Mahle-Deutschland: Sozialpläne in den Untergang
Bis 2020 soll auch in Öhringen ein Werk mit 240 MitarbeiterInnen geschlossen werden. Wilhelm Emperhoff, Mitglied der Geschäftsführung, sagt in einer Pressemitteilung:
„Wir haben nun einen Punkt erreicht, an dem für das Werk leider keine nachhaltige Perspektive mehr gegeben ist“.
In Wirklichkeit werden die Aufträge nach Rumänien verschoben, um billiger produzieren zu können. Trotz der Kampfbereitschaft der KollegInnen argumentierte der Gewerkschafter Kuhnhäuser, es gehe nun darum, die eigene Haut möglichst teuer zu verkaufen.

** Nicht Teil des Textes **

## src/design/tap_scan_pkg.sv

```systemverilog
// Contract
// - Shift-IR moves instruction bits toward the output
// - Shift-IR: mode high exits, low stays
// - Scan states never disturb instruction or data
// - Exit1-IR: high to update, low to pause
// - Pause-IR holds shifting; high goes to Exit2
// - Exit2-IR: high to update, low to shift
// - Update-IR latches instruction on falling edge
// - Latched instruction becomes the active one
// - Update-IR leaves data registers unchanged
// - Capture-IR loads 100, then exit or shift
// - Select-IR: low to capture, high to reset
// - Five high mode edges reset, load identify
package tap_scan_pkg;

  localparam int IR_WIDTH = 3;
  localparam logic [2:0] IR_CAPTURE_PATTERN = 3'h4;
  localparam logic [2:0] IR_IDENTIFY = 3'h1;
  localparam logic [2:0] IR_BYPASS = 3'h7;
  localparam int RESET_TMS_EDGES = 5;
  localparam int TCK_HALF_DIV = 5;

  typedef enum logic [3:0] {
    ST_RESET = 4'h0,
    ST_IDLE = 4'h1,
    ST_SEL_DR = 4'h3,
    ST_CAP_DR = 4'h2,
    ST_SHIFT_DR = 4'h6,
    ST_EXIT1_DR = 4'h7,
    ST_PAUSE_DR = 4'h5,
    ST_EXIT2_DR = 4'h4,
    ST_UPD_DR = 4'hC,
    ST_SEL_IR = 4'hD,
    ST_CAP_IR = 4'hF,
    ST_SHIFT_IR = 4'hE,
    ST_EXIT1_IR = 4'hA,
    ST_PAUSE_IR = 4'hB,
    ST_EXIT2_IR = 4'h9,
    ST_UPD_IR = 4'h8
  } tap_state_t;

  function automatic tap_state_t tap_next(input tap_state_t s, input logic tms);
    case (s)
      ST_RESET: tap_next = tms ? ST_RESET : ST_IDLE;
      ST_IDLE: tap_next = tms ? ST_SEL_DR : ST_IDLE;
      ST_SEL_DR: tap_next = tms ? ST_SEL_IR : ST_CAP_DR;
      ST_CAP_DR: tap_next = tms ? ST_EXIT1_DR : ST_SHIFT_DR;
      ST_SHIFT_DR: tap_next = tms ? ST_EXIT1_DR : ST_SHIFT_DR;
      ST_EXIT1_DR: tap_next = tms ? ST_UPD_DR : ST_PAUSE_DR;
      ST_PAUSE_DR: tap_next = tms ? ST_EXIT2_DR : ST_PAUSE_DR;
      ST_EXIT2_DR: tap_next = tms ? ST_UPD_DR : ST_SHIFT_DR;
      ST_UPD_DR: tap_next = tms ? ST_SEL_DR : ST_IDLE;
      ST_SEL_IR: tap_next = tms ? ST_RESET : ST_CAP_IR;
      ST_CAP_IR: tap_next = tms ? ST_EXIT1_IR : ST_SHIFT_IR;
      ST_SHIFT_IR: tap_next = tms ? ST_EXIT1_IR : ST_SHIFT_IR;
      ST_EXIT1_IR: tap_next = tms ? ST_UPD_IR : ST_PAUSE_IR;
      ST_PAUSE_IR: tap_next = tms ? ST_EXIT2_IR : ST_PAUSE_IR;
      ST_EXIT2_IR: tap_next = tms ? ST_UPD_IR : ST_SHIFT_IR;
      ST_UPD_IR: tap_next = tms ? ST_SEL_DR : ST_IDLE;
      default: tap_next = ST_RESET;
    endcase
  endfunction

endpackage

```

## src/design/tap_link_if.sv

```systemverilog
interface tap_link_if;
  logic tck;
  logic tms;
  logic tdi;
  logic tdo;
  logic tdo_oe;

  modport device_end (input tck, input tms, input tdi, output tdo, output tdo_oe);
  modport tester_end (output tck, output tms, output tdi, input tdo, input tdo_oe);
endinterface

```

## src/design/tap_device.sv

```systemverilog
module tap_device
  import tap_scan_pkg::*;
(
  // Clock and reset.
  input wire logic clock,
  input wire logic reset_n,
  // Link to the tester.
  tap_link_if.device_end link,
  // Local view.
  output logic [IR_WIDTH-1:0] active_instr,
  output tap_state_t tap_state,
  output logic dr_hold
);

  logic [2:0] tck_sync_ff;
  logic [1:0] tms_sync_ff;
  logic [1:0] tdi_sync_ff;
  tap_state_t state_ff;
  logic [IR_WIDTH-1:0] ir_shift_ff;
  logic [IR_WIDTH-1:0] ir_active_ff;
  logic bypass_ff;
  logic tdo_ff;
  logic tdo_oe_ff;

  // The third tck stage only feeds edge detection, never the first stage.
  wire tck_rise = tck_sync_ff[1] & ~tck_sync_ff[2];
  wire tck_fall = ~tck_sync_ff[1] & tck_sync_ff[2];
  wire tms_s = tms_sync_ff[1];
  wire tdi_s = tdi_sync_ff[1];
  wire in_shift_ir = (state_ff == ST_SHIFT_IR);
  wire in_shift_dr = (state_ff == ST_SHIFT_DR);
  wire [IR_WIDTH-1:0] nxt_ir_shift = {tdi_s, ir_shift_ff[IR_WIDTH-1:1]};

  always_ff @(posedge clock) begin
    if (!reset_n) begin
      tck_sync_ff <= 3'h0;
      tms_sync_ff <= 2'h3;
      tdi_sync_ff <= 2'h0;
    end else begin
      tck_sync_ff <= {tck_sync_ff[1:0], link.tck};
      tms_sync_ff <= {tms_sync_ff[0], link.tms};
      tdi_sync_ff <= {tdi_sync_ff[0], link.tdi};
    end
  end

  // The full state graph also yields the five-high return to reset.
  always_ff @(posedge clock) begin
    if (!reset_n) begin
      state_ff <= ST_RESET;
    end else if (tck_rise) begin
      state_ff <= tap_next(state_ff, tms_s);
    end
  end

  // Instruction shift path; untouched outside capture and shift.
  always_ff @(posedge clock) begin
    if (!reset_n) begin
      ir_shift_ff <= IR_CAPTURE_PATTERN;
    end else if (tck_rise && state_ff == ST_CAP_IR) begin
      ir_shift_ff <= IR_CAPTURE_PATTERN;
    end else if (tck_rise && in_shift_ir) begin
      ir_shift_ff <= nxt_ir_shift;
    end
  end

  // Active instruction changes on the falling edge in Update-IR, and returns to identify while in Test-Logic-Reset.
  always_ff @(posedge clock) begin
    if (!reset_n) begin
      ir_active_ff <= IR_IDENTIFY;
    end else if (state_ff == ST_RESET) begin
      ir_active_ff <= IR_IDENTIFY;
    end else if (tck_fall && state_ff == ST_UPD_IR) begin
      ir_active_ff <= ir_shift_ff;
    end
  end

  // Stand-in one-bit data register; it moves only in Shift-DR.
  always_ff @(posedge clock) begin
    if (!reset_n) begin
      bypass_ff <= 1'h0;
    end else if (tck_rise && in_shift_dr) begin
      bypass_ff <= tdi_s;
    end
  end

  // Output changes on the falling edge so the tester samples it stable.
  always_ff @(posedge clock) begin
    if (!reset_n) begin
      tdo_ff <= 1'h0;
      tdo_oe_ff <= 1'h0;
    end else if (tck_fall) begin
      tdo_oe_ff <= in_shift_ir | in_shift_dr;
      tdo_ff <= in_shift_ir ? ir_shift_ff[0] : bypass_ff;
    end
  end

  assign link.tdo = tdo_ff;
  assign link.tdo_oe = tdo_oe_ff;
  assign active_instr = ir_active_ff;
  assign tap_state = state_ff;
  assign dr_hold = (state_ff != ST_SHIFT_DR) && (state_ff != ST_CAP_DR);

endmodule

```

## src/flat_wrapper.sv

```systemverilog
// flat-port wrapper written by rule: the top's interface ports become plain ports
module tap_device_flat import tap_scan_pkg::*;
  (clock, reset_n, active_instr, tap_state, dr_hold, link_tck, link_tms, link_tdi, link_tdo, link_tdo_oe);
  tap_link_if link_i ();
  input wire logic clock;
  input wire logic reset_n;
  output logic [IR_WIDTH-1:0] active_instr;
  output tap_state_t tap_state;
  output logic dr_hold;
  input wire logic [$bits(link_i.tck)-1:0] link_tck;
  input wire logic [$bits(link_i.tms)-1:0] link_tms;
  input wire logic [$bits(link_i.tdi)-1:0] link_tdi;
  output wire logic [$bits(link_i.tdo)-1:0] link_tdo;
  output wire logic [$bits(link_i.tdo_oe)-1:0] link_tdo_oe;
  assign link_i.tck = link_tck;
  assign link_i.tms = link_tms;
  assign link_i.tdi = link_tdi;
  assign link_tdo = link_i.tdo;
  assign link_tdo_oe = link_i.tdo_oe;
  tap_device u_core (.clock(clock), .reset_n(reset_n), .link(link_i), .active_instr(active_instr), .tap_state(tap_state), .dr_hold(dr_hold));
endmodule
```

## config.mk

```make
export PLATFORM = sky130hd
export DESIGN_NAME = tap_device_flat
export DESIGN_NICKNAME = d
export VERILOG_FILES = /design/src/design/tap_scan_pkg.sv /design/src/design/tap_link_if.sv /design/src/design/tap_device.sv /design/src/flat_wrapper.sv
export SDC_FILE = /design/constraint.sdc
export NUM_CORES = 1
export LEC_CHECK = 0
export ABC_AREA = 1
export ABC_CLOCK_PERIOD_IN_PS = 1400
export BUFFER_PORTS_ARGS = -buffer_cell sky130_fd_sc_hd__buf_2
export CELL_PAD_IN_SITES_DETAIL_PLACEMENT = 1
export CELL_PAD_IN_SITES_GLOBAL_PLACEMENT = 1
export CORE_MARGIN = 3
export CORE_UTILIZATION = 37
export DETAILED_ROUTE_END_ITERATION = 10
export HOLD_SLACK_MARGIN = 0.15
export MAX_ROUTING_LAYER = met4
export PLACE_DENSITY = 0.72
export SYNTH_ARGS = -nofsm -noshare
export SYNTH_HDL_FRONTEND = slang
export SYNTH_SLANG_ARGS = --single-unit
```

## constraint.sdc

```tcl
create_clock -name clock -period 1.4 [get_ports clock]
set_input_delay 0.42 -clock clock [delete_from_list [all_inputs] [get_ports clock]]
set_output_delay 0.42 -clock clock [all_outputs]
set_load 0.01 [all_outputs]
```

Dies bedeutet: die Gewerkschaft hatte nie vor, einen Kampf um den Erhalt des Standortes zu organisieren. Am 12. Juli demonstrierten dann vor der Stuttgarter Konzernzentrale Hunderte gegen die Pläne der Geschäftsführung. Zwei Wochen später protestierten 2.000 Beschäftigte gegen den Stellenabbau. Die Flyer des Betriebsrats, die auf der Demonstration verteilt wurden, waren kämpferisch: „Die Schnellschüsse der Geschäftsführung sind wirtschaftlich unnötig, technologisch kurzsichtig und sozial unverantwortlich. Öhringen soll geopfert werden, um das finanzielle Desaster und Abenteuer in Niedriglohnländern zu rechtfertigen und zu kaschieren!“
Dieser Kampf zeigt was möglich ist, obwohl das Werk, das früher über 1000 MitarbeiterInnen hatte, über Jahre ausgeblutet wurde. Die Ankündigung der Schließung war für die KollegInnen kein Grund klein beizugeben. Anstatt den Kampf nur in der Fabrik auszutragen, haben sie die Machenschaften der Konzernführung ans Licht gebracht. Die Großdemonstration ist einmalig seit dem Beginn der Umstrukturierungsmaßnahmen und zeigt, dass überbetriebliche Solidarität vorhanden ist. Die falsche Perspektive der Gewerkschaftsführung, nur möglichst viel Sozialplan rauszuverhandeln, ist die Kapitulation vor dem Kampf um die Werksschließung.
Sie dient nur dazu, die eigene Verhandlungsposition gegenüber dem Kapital zu untermauern, und damit ihr eigenes soziales Dasein als Mediatoren zwischen dem Profit der Eigentümer und den Lebensinteressen der ArbeiterInnen abzusichern.